===== Source information

**config.mk**
```make
export PLATFORM = sky130hd
export DESIGN_NAME = rise_detect_scheduler
export DESIGN_NICKNAME = d
export VERILOG_FILES = /design/src/rtl/rdet_pkg.sv /design/src/rtl/rdet_fsm_core.sv /design/src/rtl/rise_detect_scheduler.sv
export SDC_FILE = /design/constraint.sdc
export NUM_CORES = 1
export LEC_CHECK = 0
export CORE_MARGIN = 8
export CORE_UTILIZATION = 40
export DETAILED_ROUTE_END_ITERATION = 7
export PLACE_DENSITY = 0.67
export SLEW_MARGIN = 20
export SYNTH_ARGS = -nofsm -noshare
export SYNTH_HDL_FRONTEND = slang
export SYNTH_SLANG_ARGS = --single-unit
```
**constraint.sdc**
```tcl
create_clock -name clk -period 3.5 [get_ports clk]
set_input_delay 0.35 -clock clk [delete_from_list [all_inputs] [get_ports clk]]
set_output_delay 0.35 -clock clk [all_outputs]
set_load 0.005 [all_outputs]
```
`config.mk`:
```
export PLATFORM = sky130hd
export DESIGN_NAME = gen_gray_ptr_rcvr_flat
export DESIGN_NICKNAME = d
export VERILOG_FILES = /design/src/rtl/gen_gray_pkg.sv /design/src/rtl/gen_gray_ptr_rcvr_if.sv /design/src/rtl/gen_sync_bus.sv /design/src/rtl/gen_gray_ptr_rcvr.sv /design/src/flat_wrapper.sv
export SDC_FILE = /design/constraint.sdc
export NUM_CORES = 1
export LEC_CHECK = 0
export ABC_AREA = 1
export CORE_ASPECT_RATIO = 1.25
export CORE_UTILIZATION = 25
export CTS_CLUSTER_SIZE = 25
export DETAILED_ROUTE_END_ITERATION = 12
export GPL_TIMING_DRIVEN = 0
export HOLD_SLACK_MARGIN = 0.1
export PLACE_DENSITY = 0.42
export SYNTH_ARGS = -nofsm -noshare
export SYNTH_HDL_FRONTEND = slang
export SYNTH_HIERARCHICAL = 1
export SYNTH_SLANG_ARGS = --single-unit
```
`constraint.sdc`:
```
create_clock -name clk -period 2.1 [get_ports clk]
set_clock_uncertainty 0.2 [all_clocks]
set_input_delay 0.21 -clock clk [delete_from_list [all_inputs] [get_ports clk]]
set_output_delay 0.21 -clock clk [all_outputs]
set_load 0.05 [all_outputs]
```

==========

**Work to complete**
Where a line in the records above contains the string "constraint", return that line.

**Answer for the task**
export SDC_FILE = /design/constraint.sdc
**constraint.sdc**
export SDC_FILE = /design/constraint.sdc
`constraint.sdc`:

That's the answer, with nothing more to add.